The way the hackers forged an implemented a palm vein fake is as follows:
- They look photos of palms using a converted IR enhanced SLR camera (and found it is possible to resolve palm veins from up to 5m away from the subject).
- Images were used to make a wax model of the user's hand
- Under the wax of the manufactured hand the vein details were printed on a substrate
- The wax model could bypass palm vein security solutions from Fujitsu and Hitachi
Of course the first successful hack took quite a lot of trial and error. The pair of researchers "took over 2,500 pictures to over 30 days to perfect the process and find an image that worked," reports Motherboard. However, with this knowledge and practice behind them it would probably be much faster and quicker to repeat the feat. The Verge reckons now that the method has been proven "other researchers will likely build upon it to create a process that’s more efficient and reliable".

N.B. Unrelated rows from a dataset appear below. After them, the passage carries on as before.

===== ./design.v =====
module RAM #(parameter ADDRESS_WIDTH = 13,
             parameter DATA_WIDTH = 64,
             parameter DEPTH = 100)
            (input CLK,
             input RST,
             input WR_Enable,
             input [ADDRESS_WIDTH - 1 :0] address_RD1,
             input [ADDRESS_WIDTH - 1 :0] address_RD2,
             input [ADDRESS_WIDTH - 1 :0] address_WR,
             output [DATA_WIDTH - 1 :0] dataOut1,
             output [DATA_WIDTH - 1 :0] dataOut2,
             input [DATA_WIDTH - 1 :0] dataIn);
    reg [DATA_WIDTH - 1 :0] Memory[0: DEPTH];
    integer i = 0;
    always @(posedge CLK) begin
        if (~RST) begin
            if (WR_Enable) begin
                Memory[address_WR] = dataIn;
            end
        end
        else begin
            for (i = 0 ;i < DEPTH; i = i + 1)
                 Memory[i] <= 0;
        end
    end
    assign dataOut1 = Memory[address_RD1];
    assign dataOut2 = Memory[address_RD2];
endmodule

===== ./run.sh =====
#!/bin/bash
# OpenROAD 26Q1-2900-gdf79404cd8, Yosys 0.63+post, stock flow scripts
make -C /OpenROAD-flow-scripts/flow DESIGN_CONFIG=/design/flow/config.mk WORK_HOME=/design/flow/orfs finish

===== ./config.mk =====
export PLATFORM = sky130hd
export DESIGN_NAME = RAM
export DESIGN_NICKNAME = RAM
export VERILOG_FILES = /design/flow/design.v
export SDC_FILE = /design/flow/constraint.sdc
export NUM_CORES = 4
export LEC_CHECK = 1
export CORE_UTILIZATION = 40
export SYNTH_MEMORY_MAX_BITS = 65536

===== ./constraint.sdc =====
current_design RAM

set clk_period 35.4
set clk_io_pct 0.2

create_clock -name clk0 -period $clk_period [get_ports {CLK}]

set non_clock_inputs [all_inputs -no_clocks]
set_input_delay [expr $clk_period * $clk_io_pct] -clock clk0 $non_clock_inputs
set_output_delay [expr $clk_period * $clk_io_pct] -clock clk0 [all_outputs]

==> flow_summary.json <==
{
  "status": "complete, no violations",
  "ys_sh_simple": 0.0924,
  "io_buffers": 215,
  "final_worst_path_period_need_ns": 22.33,
  "internal_power_uw": 15400,
  "grt_first_pass_wirelength_um": 2210000,
  "slowest_delay_ns": 0.71,
  "route.detailed.drc": 0,
  "globalRouteTotalUtil": 0.325,
  "cts_setup_buffers": 0,
  "busiest_layer": "met2",
  "critical_path.cell_chain": "buf_16 -> buf_4 -> buf_4 -> buf_4 -> buf_4 -> buf_4 -> buf_4 -> buf_4 -> buf_4 -> mux4_2 -> mux4_2 -> mux4_2 -> mux2_2 -> clkdlybuf4s50_1",
  "num-fill-cells": 86800,
  "sequentialPowerShare": 0.474,
  "gr-usage-met3": 0.241,
  "crit_path_start_kind": "input pin",
  "met1_track_demand_over_resource": 0.357,
  "path_class": "in -> out",
  "clkTransAtPathRegs_ns": 0.06,
  "cts.repair.resized": 0,
  "async_flop_share": 0,
  "floorplan_utilization": 0.402,
  "synth_largest_type_area_fraction": 0.317,
  "ys_cells": 33600,
  "placed_cells": 44700,
  "worst-slew-pin-transition_ns": 1.15,
  "unrepaired_setup_endpoints_after_global_routing": "no",
  "clock_share_of_power": 0.462,
  "final-max-slew-violation-count": 0,
  "ys_dominant_reg_cell": "dfxtp_1",
  "routed_wl_um": 1560000,
  "pin_count": 234,
  "fmax_mhz": 44.8,
  "cellLeakagePower_uw": 0.168,
  "detailed_place.area_um2": 420000,
  "drive_above_1_share": 0.253,
  "edf_count": 1792,
  "pwr_density_cell_nw_per_um2": 44.9,
  "clk_tree_root_cell": "clkbuf_16",
  "synth-adder-area-share": 0,
  "proportion_of_synthesized_chip_area_in_sequential_cells": 0.450,
  "pin_count_of_the_biggest_net_entering_global_routing": 159,
  "largest_register_ffs": 8192,
  "clock-sinks": 8192,
  "ir_worst_vdd_mv": 0.0443,
  "clock-skew-final_ns": 0,
  "netlist_logic_family_top": "multiplexers",
  "gp_congestion": 0.966,
  "warnings": 69,
  "clk-insertion-delay-late_ns": 1.19,
  "die_area_um2": 1010000,
  "power.switching_uw": 4790,
  "detail-route-antenna-nets": 0,
  "timing.slew.headroom": 0.229,
  "wire_per_inst_um": 33.4,
  "crit_arrival_ns": 15.25,
  "detailroute.via_count": 290000,
  "cp_max_fo": 75,
  "cts_made_buffers": 878,
  "globalRoute.totalOverflow": 0,
  "multi_input_comb_area_um2": 210000,
  "final_tns_setup_ns": 0,
  "vias_per_cell": 6.24,
  "share_comb_of_total_power": 0.063,
  "power.share.switching": 0.238,
  "synthDistinctLibCells": 31,
  "fin_util": 0.447,
  "proportion_of_synthesized_area_in_mux_cells": 0.383,
  "placement_rows": 368,
  "grtUsageMet2": 0.447,
  "critical_path_cell_with_the_highest_stage_delay": "buf_4",
  "critical_path.endpoint_type": "output pin",
  "synth_compound_gate_area_share": 0.0396,
  "fin_cells": 46500,
  "chip_area_yosys_um2": 404000,
  "xor_area_frac": 0,
  "post_synth_main_area_contributors": "dfxtp_1 (32%), mux4_2 (30%), edfxtp_1 (13%)",
  "hold_path_class": "reg -> reg",
  "cts_buffer_depth": 5,
  "setup_viol_count_final": 0,
  "yosys_warnings": 1,
  "drt_pass1_iterations": 25,
  "max_cap_viol_count": 0,
  "postCtsHoldBufs": 0,
  "cts_tree": "yes",
  "synth-seq-cells": 8192,
  "dr.first_iter.drc_count": 25400,
  "core_area_um2": 1010000,
  "crit_path_frequent_cell": "buf_4",
  "critPathRequiredTime_ns": 28.32,
  "whs_ns": 0.462,
  "top_area_cell": "dfxtp_1",
  "syn-cell-area_um2": 404000,
  "die-width_um": 1010,
  "period_used_share": 0.631,
  "max_h_tree_level": 6,
  "areaGrowthSynthToFinish_pct": 11.2,
  "hpwl_um": 1000000,
  "avgSynthCellArea_um2": 12.0,
  "final_area_um2": 449000,
  "layout_top_registers": "Memory x8192",
  "regArea_um2": 182000,
  "antenna_violations_before_repair": 156,
  "grt_pass1_vias": 299000,
  "die_y_um": 1010,
  "register_with_the_highest_flop_count": "Memory",
  "synth_cells": 33600,
  "hold_viol_final": 0
}
[cells in the final DEF (no fill, tap or decap), types with 4 or more instances in the layout]
cell type / n
nand2_1: 6406
dfxtp_1: 6400
mux4_2: 5376
nor2_1: 3201
a21oi_1: 3200
mux2i_1: 3200
edfxtp_1: 1792
buf_4: 1255
clkbuf_16: 890
diode_2: 255
clkbuf_1: 195
clkinv_2: 178
clkbuf_8: 149
clkdlybuf4s50_1: 136
mux2_2: 128
nand3_4: 100
bufinv_16: 64
nor3_2: 54
clkinv_1: 46
buf_12: 27
clkinvlp_4: 23
nor2_4: 17
inv_6: 14
clkinv_4: 10
and3_4: 8
buf_8: 8
clkinv_8: 6
nor4bb_4: 5
nand4bb_1: 5
buf_16: 5
or4b_2: 4
clkbuf_2: 4
[cells in the mapped netlist (all sizes together) (54+ instances only)]
cell type	count
mux2i	3200
nand2	6406
a21oi	3200
mux4	5376
mux2	128
edfxtp	1792
nand3	101
dfxtp	6400
buf	669
nor3	54
nor2	3218
clkbuf	2975
[cell families (layout without fill, tap and decap cells)]
| logic type | after synthesis | in the layout |
|---|---|---|
| buffers and inverters | 3644 | 3021 |
| DFF | 8192 | 8192 |
| muxes | 8704 | 8704 |
| other | 0 | 255 |
| and+or+nand+nor | 9828 | 9828 |
| AOI/OAI and AO/OA | 3200 | 3200 |
[critical path, delay by kind of cell]
kind	cells	cell delay [ns]
buffers and inverters	10	5.84
muxes	4	1.98
[worst paths after layout]
kind | from | to | slack (ns) | cells after the start
worst max register to register | Memory[40][31]$_SDFFE_PP0P_ | Memory[40][31]$_SDFFE_PP0P_ | 34.52 | 2
worst min-delay path | Memory[70][36]$_SDFFE_PP0P_ | Memory[70][36]$_SDFFE_PP0P_ | 0.46 | 2
worst min register to register | Memory[70][36]$_SDFFE_PP0P_ | Memory[70][36]$_SDFFE_PP0P_ | 0.46 | 2
worst max-delay path | address_RD1[2] | dataOut1[29] | 13.07 | 14
[cell type report]
class | instances | share of cell area
tap | 13300 | 0.0371
clock buffer | 1239 | 0.0558
timing repair buffer | 1433 | 0.0258
multi-input combinational | 21700 | 0.467
sequential | 8192 | 0.405
clock inverter | 349 | 0.00794
antenna | 255 | 0.00142
[routing by layer]
metal / up-vias / part of all wire
met5: - / 0.0027
li1: 121000 / -
met4: 180 / 0.081
met3: 4673 / 0.18
met2: 19600 / 0.43
met1: 144000 / 0.31
[through the flow]
step	setup slack [ns]	total power, uW
after floorplan	18.60	10600
after global placement	13.30	11000
after detailed placement	13.16	11000
after CTS	13.20	20200
after global routing	12.91	20600
final	13.07	20200
[power by group through the flow]
stage	Clock, uW	Combinational [uW]	Sequential (uW)
6_report	9320	1280	9560
5_1_grt	9750	1340	9550
4_1_cts	9380	1270	9560
Power is estimated from default activity; no workload was simulated.
==> flow/design.v <==
module add_sub_cs(sub, in1, in2, cin, out, cout, invalid);
	input signed [15:0] in1;
	input signed [15:0] in2;
 	output reg signed [15:0] out;
	wire signed [19:0] tempIn1;
	wire signed [19:0] tempIn2;
	reg signed [19:0] tempIn11;
	reg signed [19:0] tempIn22;
	reg [2:0] diffScaleFactor;
	reg [2:0] newScaleFactor;
	wire [19:0] tempOut;
	input sub;
	wire tempCout;
	input cin;
	output reg cout;
	output reg invalid;
	wire v;
	reg valid;
	carry_select_adder_20bit cs0(sub, tempIn11, tempIn22, cin, tempOut, tempCout, v);
	assign tempIn1[19:13] = (in1[12] == 1) ? 7'b1111111 : 7'b0000000;
	assign tempIn1[12:0] = in1[12:0];			
	assign tempIn2[19:13] = (in2[12] == 1) ? 7'b1111111 : 7'b0000000;
	assign tempIn2[12:0] = in2[12:0];
	always @ (tempIn1 or tempIn2 or in1 or in2)
	begin
		if(in1[15:13] != in2[15:13]) begin
			if(in1[15:13] > in2[15:13]) begin
				diffScaleFactor = in1[15:13] - in2[15:13];
				tempIn22 = tempIn2 << diffScaleFactor;
				tempIn11  = tempIn1;
				newScaleFactor = in1[15:13];
			end else begin
				diffScaleFactor = in2[15:13] - in1[15:13];
				tempIn11 = tempIn1 << diffScaleFactor;
				tempIn22 = tempIn2;
				newScaleFactor = in2[15:13];			
			end
		end else begin
				newScaleFactor = in2[15:13];
				diffScaleFactor = 0;
				tempIn11 = tempIn1;
				tempIn22 = tempIn2;
		end
	end
	always @ (tempOut or v or tempCout or newScaleFactor)
	begin
			out[12:0] = tempOut[12:0];
			out[15:13] = newScaleFactor;
			valid = !v && ((tempOut[19:12] == 8'b11111111) || (tempOut[19:12] == 8'b00000000));
			invalid = !valid;
			cout = tempCout;
	end
endmodule
module carry_select_adder_20bit(sub, in0, in1, cin, sum, cout, v);
	input [19:0] in0,in1;
	input cin;
	input sub;
	output [19:0] sum;
	output cout;
	output v;
	wire [8:0] c;
	wire [19:0] tempin1;
	wire tempcin;
	assign tempcin = cin | sub;
	assign tempin1 = (sub)? in1 ^ 20'b11111111111111111111 : in1;
	ripple_adder_2bit ra0(in0[1:0], tempin1[1:0], tempcin, sum[1:0], c[0]);
	carry_select_adder_2bit csa0(in0[3:2], tempin1[3:2], c[0], sum[3:2], c[1]);
	carry_select_adder_2bit csa1(in0[5:4], tempin1[5:4], c[1], sum[5:4], c[2]);
	carry_select_adder_2bit csa2(in0[7:6], tempin1[7:6], c[2], sum[7:6], c[3]);
	carry_select_adder_2bit csa3(in0[9:8], tempin1[9:8], c[3], sum[9:8], c[4]);
	carry_select_adder_2bit csa4(in0[11:10], tempin1[11:10], c[4], sum[11:10], c[5]);
	carry_select_adder_2bit csa5(in0[13:12], tempin1[13:12], c[5], sum[13:12], c[6]);
	carry_select_adder_2bit csa6(in0[15:14], tempin1[15:14], c[6], sum[15:14], c[7]);
	carry_select_adder_2bit csa7(in0[17:16], tempin1[17:16], c[7], sum[17:16], c[8]);
	carry_select_adder_2bit csa8(in0[19:18], tempin1[19:18], c[8], sum[19:18], cout);
	assign v = ((in0[19] & tempin1[19]) & ~sum[19]) | ((~in0[19] & ~tempin1[19]) & sum[19]);
endmodule
module carry_select_adder_2bit(in0, in1, cin, sum, cout);
	input [1:0] in0,in1;
	input cin;
	output [1:0] sum;
	output cout;
	wire [1:0] s0,s1;
	wire c0,c1;
	ripple_adder_2bit ra0(in0, in1, 1'b0, s0, c0);
	ripple_adder_2bit ra1(in0, in1, 1'b1, s1, c1);
	mux2X1 #(2) ms0(s0, s1, cin, sum);
 	mux2X1 #(1) mc0(c0, c1, cin, cout);
endmodule
module full_adder(in0, in1, cin, sum, cout);
	input in0;
	input in1;
	input cin;
 	output sum;
	output cout;
	assign sum = (in0 ^ in1) ^ cin;
	assign cout = (in0 & in1) | (cin & (in0 ^ in1));
endmodule
module mux2X1( in0,in1,sel,out);
	parameter width=16; 
	input [width-1:0] in0,in1;
	input sel;
	output [width-1:0] out;
	assign out=(sel)?in1:in0;
endmodule
module ripple_adder_2bit(in0, in1, cin, sum, cout);
	input [1:0] in0,in1;
	input cin;
	output [1:0] sum;
	output cout;
	wire c0;
	full_adder fa0(in0[0], in1[0], cin, sum[0], c0);
	full_adder fa1(in0[1], in1[1], c0, sum[1], cout);
endmodule
==> flow/run.sh <==
#!/bin/bash
# OpenROAD 26Q1-2900-gdf79404cd8, Yosys 0.63+post, stock flow scripts
make -C /OpenROAD-flow-scripts/flow DESIGN_CONFIG=/design/flow/config.mk WORK_HOME=/design/flow/orfs finish
==> flow/config.mk <==
export PLATFORM = sky130hd
export DESIGN_NAME = add_sub_cs
export DESIGN_NICKNAME = add_sub_cs
export VERILOG_FILES = /design/flow/design.v
export SDC_FILE = /design/flow/constraint.sdc
export NUM_CORES = 4
export LEC_CHECK = 1
export CORE_UTILIZATION = 40
==> flow/constraint.sdc <==
current_design add_sub_cs

set clk_period 18.2
set clk_io_pct 0.2

create_clock -name clk0 -period $clk_period

set non_clock_inputs [all_inputs -no_clocks]
set_input_delay [expr $clk_period * $clk_io_pct] -clock clk0 $non_clock_inputs
set_output_delay [expr $clk_period * $clk_io_pct] -clock clk0 [all_outputs]
==> GITHUB_STEP_SUMMARY <==
### Metrics collected by this job

| Metric | Value |
|---|---|
| Hold Path Class | `in -> out` |
| Tool warnings | `46` |
| Pwr/cell area | `88.5 nW/um^2` |
| Cycle use final | `0.956` |
| CP Max Fanout | `12` |
| Routed Wire Length | `7.29 mm` |
| Pre-antenna DRT Iters | `6` |
| Switching power | `0.133 mW` |
| Post-synth seq share | `0` |
| Least-Margin Pin Slew | `0.819 ns` |
| Top cells, area | `mux4_2 (14%), mux2i_1 (12%), ha_1 (11%)` |
| Post-Layout Cell Count | `438` |
| Synth top cells by count | `mux2i_1 (32), xnor2_1 (28), ha_1 (25), o21ai_0 (24), nand2_1 (22)` |
| Total die area | `7210 sq um` |
| Net Sw Frac | `0.457` |
| Worst path required time | `14.56 ns` |
| WL per Instance | `16.7 um` |
| Most frequent cell after synthesis | `mux2i_1` |
| Yosys synthesis chip area | `2750 sq um` |
| RSZ-0062 raised after global routing | `no` |
| FP Util | `0.423` |
| Post-Syn Area | `2750 sq um` |
| Post-route cell area | `3300 sq um` |
| Leak Pwr | `1.33 nW` |
| DRC errors left | `0` |
| Initial antenna violation count | `0` |
| Critical setup path kind | `in -> out` |
| Comb pwr share | `1.000` |
| Die width | `84.9 um` |
| Sequential cells | `0` |
| Ys Warns | `1` |
| Global-route wire length before repair | `12.5 mm` |
| Vias in the first global route | `2480` |
| Yosys cell types | `57` |
| P&R area growth vs syn | `19.9%` |
| Total gr overflow | `0` |
| Post-DP HPWL | `5.73 mm` |
| Crit-path max cell delay | `0.77 ns` |
| Setup total negative slack | `0 ns` |
| Syn Area/Cell | `8.38 sq um` |
| Clock power share | `0` |
| Fin crit period | `17.40 ns` |
| Final GP Congestion | `0.920` |
| Critical path startpoint category | `primary input` |
| Number of max-cap violations | `0` |
| Cell mode on critical path | `fa_1` |
| Area leader share | `0.139` |
| Vias per cell | `5.73` |
| DP Cell Count | `438` |
| Yosys cell count | `328` |
| Worst Path Arrival | `13.76 ns` |
| # rows | `29` |
| VDD IR-drop max | `0.0325 mV` |
| Register area | `0 sq um` |
| Slew headroom | `0.449` |
| Layout cells sized above 1 | `0.102` |
| Synth Instances | `328` |
| Final Hold Viols | `0` |
| Pint | `0.158 mW` |
| Synth area leader | `mux4_2` |
| Post-CTS Setup Inserts | `0` |
| Placed inst area | `3300 sq um` |
| Buffers added on ports | `52` |
| Max Slew Vio Count | `0` |
| Status | `finished clean` |
| Die Y | `84.9 um` |
| Hold buffer count at cts | `0` |
| Sequential share of power | `0` |
| F_max | `57.5 MHz` |
| Gates resized, CTS repair | `0` |
| Layout clock buffer count | `0` |
| N_diodes | `0` |
| Core area | `6490 sq um` |
| Initial DRC count | `151` |
| Final setup vio count | `0` |
| CP Capture Type | `primary output` |
| Slowest cell on crit path | `fa_1` |
| Final ANT Viol Nets | `0` |
| I/O pins | `52` |
| Via Count | `2509` |
| Pin count of the biggest net entering global routing | `31` |
| All-Layer GR Usage | `0.222` |
worst paths after layout:
check | start | endpoint | slack (ns) | cells past startpoint
worst min-delay path | in2[15] | out[15] | 8.24 | 4
worst max-delay path | in1[13] | invalid | 0.80 | 41
placed cells by master (no fill, tap or decap), types with 7 or more instances in the layout:
master / instances
xnor2_1: 28
nor2_1: 10
ha_1: 25
nand3_1: 14
inv_1: 21
a21oi_1: 13
fa_1: 13
nand2_1: 22
mux2i_1: 32
clkdlybuf4s50_1: 52
o21ai_0: 24
mux4_2: 17
buf_4: 7
worst max-delay path: cells and delay by family:
family | cells | cell delay, ns
simple gates | 12 | 1.96
mux | 2 | 0.30
fa+ha+maj | 13 | 5.79
buf+inv | 5 | 1.35
compound gates | 9 | 0.72
metal layers:
metal / vias to the layer above / wire [um] / share of wire / global-route usage
met4: 0 / 47 / 0.0064 / 0.0185
met3: 4 / 246 / 0.034 / 0.00790
met1: 1188 / 3580 / 0.49 / 0.349
li1: 1261 / - / - / -
met2: 56 / 3420 / 0.47 / 0.368
met5: - / 0 / 0 / 0
area by class of cell:
| cell class | count | area [sq um] |
|---|---|---|
| Timing Repair Buffer | 59 | 573 |
| Multi-Input combinational cell | 278 | 2540 |
| Inverter | 24 | 90.1 |
| Tap cell | 77 | 96.3 |
| Fill cell | 645 | 3200 |
power groups by stage:
stage	combinational, mW	sequential [mW]	clock (mW)
finish	0.292	0	0
CTS	0.296	0	0
global route	0.327	0	0
per-stage QoR:
step | hold slack [ns] | util | setup WS (ns) | power, mW
floorplan | 7.33 | - | 2.48 | 0.189
global placement | 8.23 | 0.508 | 0.961 | 0.295
detailed placement | 8.22 | 0.508 | 0.802 | 0.294
CTS | 8.24 | 0.508 | 0.798 | 0.296
global route | 8.26 | 0.508 | 0.00800 | 0.327
finish | 8.24 | 0.508 | 0.802 | 0.292
logic make-up after synthesis:
kind of cell               count (synthesis)  synth area share
and+or+nand+nor                           75             0.139
AOI/OAI and AO/OA                         76             0.179
muxes                                     57             0.294
xor gates and xnor gates                  32             0.102
buffers and inverters                     50            0.0773
adders and majority gates                 38             0.208
Power figures rest on the tool's default switching activity, not on a simulated workload.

Krissler and Albrecht have contacted both Fujitsu and Hitachi about their findings. In a statement to Heise Online, Fujitsu downplayed the hack, questioning its practical application out of the laboratory.
Krissler has a track record for biometric hacking; in 2013 he bypassed Apple's Touch ID within 24 hours of its launch in Germany, he demonstrated similar skill in faking the German defence minister's fingerprint and has more recently, demonstrated vulnerabilities in iris scanning technology. The hacker explained pragmatically that bio-security is "always an arm race". It wouldn't be surprising if Fujitsu and Hitachi update their scanning systems in the wake of this news, despite playing it down.